*** Material supplied Section Begins ***
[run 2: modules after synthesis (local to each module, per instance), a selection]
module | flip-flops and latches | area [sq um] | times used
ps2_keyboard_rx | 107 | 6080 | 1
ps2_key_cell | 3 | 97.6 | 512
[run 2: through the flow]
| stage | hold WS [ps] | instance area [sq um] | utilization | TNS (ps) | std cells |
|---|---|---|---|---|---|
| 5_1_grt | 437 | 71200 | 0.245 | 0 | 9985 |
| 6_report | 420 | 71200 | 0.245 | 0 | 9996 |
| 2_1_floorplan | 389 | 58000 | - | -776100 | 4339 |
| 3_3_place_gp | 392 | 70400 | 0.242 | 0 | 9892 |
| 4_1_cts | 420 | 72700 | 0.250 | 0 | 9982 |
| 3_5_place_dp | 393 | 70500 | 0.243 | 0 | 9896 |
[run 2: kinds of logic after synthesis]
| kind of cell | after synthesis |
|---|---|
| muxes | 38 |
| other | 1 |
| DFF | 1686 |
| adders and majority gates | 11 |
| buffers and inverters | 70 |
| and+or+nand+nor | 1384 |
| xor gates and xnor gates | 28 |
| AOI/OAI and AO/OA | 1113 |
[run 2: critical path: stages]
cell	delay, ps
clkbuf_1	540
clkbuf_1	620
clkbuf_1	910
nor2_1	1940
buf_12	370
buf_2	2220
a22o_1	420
*** Material supplied Section Ends ***
What is needed –
Take the line that holds "other | 1 |" as the first and the last line of the material as the final one. Print that span exactly, both ends included.

Answer –
| other | 1 |
| DFF | 1686 |
| adders and majority gates | 11 |
| buffers and inverters | 70 |
| and+or+nand+nor | 1384 |
| xor gates and xnor gates | 28 |
| AOI/OAI and AO/OA | 1113 |
[run 2: critical path: stages]
cell	delay, ps
clkbuf_1	540
clkbuf_1	620
clkbuf_1	910
nor2_1	1940
buf_12	370
buf_2	2220
a22o_1	420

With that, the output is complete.